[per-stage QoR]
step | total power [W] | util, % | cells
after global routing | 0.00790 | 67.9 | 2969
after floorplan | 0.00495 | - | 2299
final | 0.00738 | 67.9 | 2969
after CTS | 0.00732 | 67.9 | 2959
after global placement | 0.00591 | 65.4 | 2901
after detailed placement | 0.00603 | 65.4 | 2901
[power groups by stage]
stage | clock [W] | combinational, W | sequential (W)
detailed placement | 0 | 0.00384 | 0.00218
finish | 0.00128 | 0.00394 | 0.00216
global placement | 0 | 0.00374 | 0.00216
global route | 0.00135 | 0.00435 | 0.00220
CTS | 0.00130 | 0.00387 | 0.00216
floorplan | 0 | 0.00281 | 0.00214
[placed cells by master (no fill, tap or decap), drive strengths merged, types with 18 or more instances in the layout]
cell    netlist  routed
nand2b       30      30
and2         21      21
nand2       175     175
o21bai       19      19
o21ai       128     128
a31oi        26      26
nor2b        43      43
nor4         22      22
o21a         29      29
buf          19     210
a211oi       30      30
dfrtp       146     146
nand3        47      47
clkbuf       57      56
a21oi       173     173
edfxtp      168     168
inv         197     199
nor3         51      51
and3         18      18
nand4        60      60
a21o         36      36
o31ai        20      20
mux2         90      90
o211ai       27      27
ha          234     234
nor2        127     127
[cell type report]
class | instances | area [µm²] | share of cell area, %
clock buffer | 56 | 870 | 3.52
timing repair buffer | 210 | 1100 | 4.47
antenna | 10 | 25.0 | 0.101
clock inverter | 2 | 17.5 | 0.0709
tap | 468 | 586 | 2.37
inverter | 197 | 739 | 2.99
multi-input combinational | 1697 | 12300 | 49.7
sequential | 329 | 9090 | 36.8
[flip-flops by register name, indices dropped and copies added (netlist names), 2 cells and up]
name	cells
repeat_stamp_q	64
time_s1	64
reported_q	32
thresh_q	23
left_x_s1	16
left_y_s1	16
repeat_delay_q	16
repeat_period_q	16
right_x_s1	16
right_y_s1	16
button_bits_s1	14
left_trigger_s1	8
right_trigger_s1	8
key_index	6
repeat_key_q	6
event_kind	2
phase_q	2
### src/hw/rtl/svpd_regs.sv
// Configuration registers of the stepper valve driver on an APB-style port.
module svpd_regs
    import svpd_pkg::*;
(
    input  logic                  i_clk,
    input  logic                  i_rst_n,
    input  logic                  psel,
    input  logic                  penable,
    input  logic                  pwrite,
    input  logic [CFG_ADDR_W-1:0] paddr,
    input  logic [CFG_DATA_W-1:0] pwdata,
    output logic [CFG_DATA_W-1:0] prdata,
    output logic                  pready,
    output t_cfg                  o_cfg
);

    logic [PERIOD_W-1:0] r_slow;
    logic [PERIOD_W-1:0] r_fast;
    logic                w_wr;
    t_reg_idx            w_idx;

    assign w_wr   = psel && penable && pwrite;
    assign w_idx  = t_reg_idx'(paddr[2]);
    assign pready = 1'b1;

    always_ff @(posedge i_clk) begin
        if (!i_rst_n) begin
            r_slow <= SLOW_PERIOD_RST;
            r_fast <= FAST_PERIOD_RST;
        end else if (w_wr) begin
            case (w_idx)
                REG_SLOW_PERIOD: r_slow <= pwdata[PERIOD_W-1:0];
                REG_FAST_PERIOD: r_fast <= pwdata[PERIOD_W-1:0];
                default:         r_slow <= r_slow;
            endcase
        end
    end

    always_comb begin
        case (w_idx)
            REG_SLOW_PERIOD: prdata = CFG_DATA_W'(r_slow);
            REG_FAST_PERIOD: prdata = CFG_DATA_W'(r_fast);
            default:         prdata = '0;
        endcase
    end

    assign o_cfg = '{slow_period: r_slow, fast_period: r_fast};

endmodule

### src/hw/rtl/svpd_core.sv
// Position, target, divider and coil state with the per-item step logic.
`include "assert_macros.svh"

module svpd_core
    import svpd_pkg::*;
#(
    parameter int unsigned POSITION_BITS = 16
) (
    input  logic    i_clk,
    input  logic    i_rst_n,
    input  logic    i_go,
    input  t_item   i_item,
    input  t_cfg    i_cfg,
    output t_result o_res
);

    localparam int unsigned SW = ((POSITION_BITS > AMOUNT_W) ? POSITION_BITS : AMOUNT_W) + 1;
    localparam logic signed [SW-1:0] PMAX = SW'((64'sd1 <<< (POSITION_BITS - 1)) - 64'sd1);
    localparam logic signed [SW-1:0] PMIN = -PMAX - SW'(1);

    logic signed [POSITION_BITS-1:0] r_pos, n_pos;
    logic signed [POSITION_BITS-1:0] r_tgt, n_tgt;
    logic [PERIOD_W-1:0]             r_per, n_per;
    logic [PERIOD_W-1:0]             r_div, n_div;
    logic [COIL_W-1:0]               r_coil, n_coil;
    logic                            r_awake, n_awake;

    logic [PERIOD_W:0]               w_per_eff;
    logic [PERIOD_W:0]               w_div_inc;
    logic                            w_fire;
    logic                            w_stepped;
    logic signed [SW-1:0]            w_pos_ext;
    logic signed [SW-1:0]            w_amt_ext;
    logic signed [SW-1:0]            w_sum;
    logic signed [SW-1:0]            w_sum_clamp;
    logic signed [SW-1:0]            w_set_clamp;
    logic signed [SW-1:0]            w_npos_ext;

    assign w_per_eff = (r_per == '0) ? (PERIOD_W+1)'(1) : {1'b0, r_per};
    assign w_div_inc = {1'b0, r_div} + (PERIOD_W+1)'(1);
    assign w_fire    = (w_div_inc >= w_per_eff);

    assign w_pos_ext = SW'(r_pos);
    assign w_amt_ext = SW'(i_item.amount);
    assign w_sum     = w_pos_ext + w_amt_ext;

    // Saturate both the run target and the set value to the position range.
    assign w_sum_clamp = (w_sum > PMAX) ? PMAX : ((w_sum < PMIN) ? PMIN : w_sum);
    assign w_set_clamp = (w_amt_ext > PMAX) ? PMAX :
                         ((w_amt_ext < PMIN) ? PMIN : w_amt_ext);

    always_comb begin
        n_pos     = r_pos;
        n_tgt     = r_tgt;
        n_per     = r_per;
        n_div     = r_div;
        n_coil    = r_coil;
        n_awake   = r_awake;
        w_stepped = 1'b0;
        case (i_item.action)
            ACT_TICK: begin
                if (w_fire) begin
                    w_stepped = 1'b1;
                    n_div     = '0;
                    n_coil    = phase_coils(r_pos[1:0]);
                    n_awake   = (r_pos != r_tgt);
                    if (r_pos < r_tgt) begin
                        n_pos = r_pos + POSITION_BITS'(1);
                    end else if (r_pos > r_tgt) begin
                        n_pos = r_pos - POSITION_BITS'(1);
                    end else begin
                        n_per = PERIOD_W'(1);
                    end
                end else begin
                    n_div = w_div_inc[PERIOD_W-1:0];
                end
            end
            ACT_RUN: begin
                n_tgt = w_sum_clamp[POSITION_BITS-1:0];
                n_per = i_item.fast ? i_cfg.fast_period : i_cfg.slow_period;
                n_div = '0;
            end
            ACT_SET: begin
                n_pos = w_set_clamp[POSITION_BITS-1:0];
                n_tgt = w_set_clamp[POSITION_BITS-1:0];
            end
            default: begin
                n_pos = r_pos;
            end
        endcase
    end

    always_ff @(posedge i_clk) begin
        if (!i_rst_n) begin
            r_pos   <= '0;
            r_tgt   <= '0;
            r_per   <= PERIOD_W'(1);
            r_div   <= '0;
            r_coil  <= '0;
            r_awake <= 1'b0;
        end else if (i_go) begin
            r_pos   <= n_pos;
            r_tgt   <= n_tgt;
            r_per   <= n_per;
            r_div   <= n_div;
            r_coil  <= n_coil;
            r_awake <= n_awake;
        end
    end

    assign w_npos_ext = SW'(n_pos);

    assign o_res = '{coils:    n_coil,
                     awake:    n_awake,
                     position: w_npos_ext[AMOUNT_W-1:0],
                     stepped:  w_stepped};

    `SVPD_ASSERT(a_div_below_period, i_clk, i_rst_n, ({1'b0, r_div} < w_per_eff),
        "divider count reached the step period")
    `SVPD_ASSERT_NEXT(a_step_moves, i_clk, i_rst_n,
        (i_go && (i_item.action == ACT_TICK) && w_fire && (r_pos != r_tgt)),
        (r_pos != $past(r_pos)), "step event toward target left position unchanged")
    `SVPD_ASSERT_NEXT(a_awake_on_step, i_clk, i_rst_n,
        (i_go && (i_item.action == ACT_TICK) && w_fire),
        (r_awake == ($past(r_pos) != $past(r_tgt))), "awake does not match position vs target")

endmodule
--- config.mk ---
export PLATFORM = sky130hd
export DESIGN_NAME = ccad_step_div
export DESIGN_NICKNAME = d
export VERILOG_FILES = /design/src/rtl/core/ccad_pkg.sv /design/src/rtl/core/ccad_step_div.sv
export SDC_FILE = /design/constraint.sdc
export NUM_CORES = 1
export LEC_CHECK = 0
export ABC_AREA = 1
export BUFFER_PORTS_ARGS = -buffer_cell sky130_fd_sc_hd__buf_2
export CAP_MARGIN = 30
export CORE_MARGIN = 10
export CORE_UTILIZATION = 38
export CTS_CLUSTER_DIAMETER = 40
export DETAILED_ROUTE_END_ITERATION = 16
export MAX_ROUTING_LAYER = met4
export PLACE_DENSITY = 0.61
export SETUP_SLACK_MARGIN = 0.05
export SLEW_MARGIN = 25
export SYNTH_ARGS = -nofsm -noshare
export SYNTH_HDL_FRONTEND = slang
export SYNTH_SLANG_ARGS = --single-unit
--- constraint.sdc ---
create_clock -name aclk -period 2.72 [get_ports aclk]
set_clock_uncertainty 0.2 [all_clocks]
set_input_delay 0.136 -clock aclk [delete_from_list [all_inputs] [get_ports aclk]]
set_output_delay 0.136 -clock aclk [all_outputs]
set_load 0.03 [all_outputs]
--- src/rtl/core/ccad_pkg.sv ---
// ----------------------------------------------------------------------------
// ccad_pkg
// Shared widths, register indexes and reset values of the center-crop
// area-average downscaler.
// ----------------------------------------------------------------------------
`timescale 1ns / 1ps
`default_nettype none
package ccad_pkg;

    localparam int CFG_DIM_W   = 14;
    localparam int CFG_OUT_W   = 9;
    localparam int CFG_IDX_W   = 2;
    localparam int PIX_W       = 8;
    localparam int COORD_W     = 8;
    localparam int AREA_W      = 2 * CFG_DIM_W;
    localparam int SUM_W       = AREA_W + PIX_W;
    localparam int CMP_W       = 11;

    localparam int DEF_MAX_DIM = 8192;
    localparam int DEF_MAX_OUT = 256;

    localparam logic [CFG_IDX_W-1:0] REG_SRC_WIDTH  = 2'd0;
    localparam logic [CFG_IDX_W-1:0] REG_SRC_HEIGHT = 2'd1;
    localparam logic [CFG_IDX_W-1:0] REG_OUT_SIZE   = 2'd2;

    localparam logic [CFG_DIM_W-1:0] RST_SRC_WIDTH  = 14'd64;
    localparam logic [CFG_DIM_W-1:0] RST_SRC_HEIGHT = 14'd64;
    localparam logic [CFG_OUT_W-1:0] RST_OUT_SIZE   = 9'd64;

    typedef logic [SUM_W-1:0] sum_t;

endpackage
`default_nettype wire

--- src/rtl/core/ccad_avg_div.sv ---
// ----------------------------------------------------------------------------
// ccad_avg_div
// Three-channel restoring divider: window sums over window area, one
// quotient bit per cycle.
// ----------------------------------------------------------------------------
`timescale 1ns / 1ps
`default_nettype none
module ccad_avg_div (
    input  wire logic                          aclk,
    input  wire logic                          aresetn,
    input  wire logic                          start,
    input  wire ccad_pkg::sum_t                sum_red,
    input  wire ccad_pkg::sum_t                sum_green,
    input  wire ccad_pkg::sum_t                sum_blue,
    input  wire logic [ccad_pkg::AREA_W-1:0]   area,
    output logic                               busy,
    output logic [ccad_pkg::PIX_W-1:0]         avg_red,
    output logic [ccad_pkg::PIX_W-1:0]         avg_green,
    output logic [ccad_pkg::PIX_W-1:0]         avg_blue
);
    import ccad_pkg::*;

    localparam int CNT_W = $clog2(PIX_W + 1);

    logic             busy_reg;
    logic [CNT_W-1:0] cnt_reg;
    sum_t             dvs_reg;
    sum_t             rem_reg [3];
    logic [PIX_W-1:0] q_reg   [3];
    logic [2:0]       fits;

    always_comb begin
        for (int c = 0; c < 3; c++) begin
            fits[c] = rem_reg[c] >= dvs_reg;
        end
    end

    always_ff @(posedge aclk) begin
        if (!aresetn) begin
            busy_reg <= 1'b0;
            cnt_reg  <= '0;
        end else if (start) begin
            busy_reg <= 1'b1;
            cnt_reg  <= CNT_W'(PIX_W);
        end else if (busy_reg) begin
            cnt_reg <= cnt_reg - 1'b1;
            if (cnt_reg == CNT_W'(1)) begin
                busy_reg <= 1'b0;
            end
        end
    end

    // subtract shifted area where it fits, then halve it
    always_ff @(posedge aclk) begin
        if (start) begin
            dvs_reg    <= SUM_W'(area) << (PIX_W - 1);
            rem_reg[0] <= sum_red;
            rem_reg[1] <= sum_green;
            rem_reg[2] <= sum_blue;
            for (int c = 0; c < 3; c++) begin
                q_reg[c] <= '0;
            end
        end else if (busy_reg) begin
            dvs_reg <= dvs_reg >> 1;
            for (int c = 0; c < 3; c++) begin
                if (fits[c]) begin
                    rem_reg[c] <= rem_reg[c] - dvs_reg;
                end
                q_reg[c] <= {q_reg[c][PIX_W-2:0], fits[c]};
            end
        end
    end

    assign busy      = busy_reg;
    assign avg_red   = q_reg[0];
    assign avg_green = q_reg[1];
    assign avg_blue  = q_reg[2];

endmodule
`default_nettype wire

-----

What the exercise asks
Return each line of the listing that holds the word "stage".

Answer section
[per-stage QoR]
[power groups by stage]
stage | clock [W] | combinational, W | sequential (W)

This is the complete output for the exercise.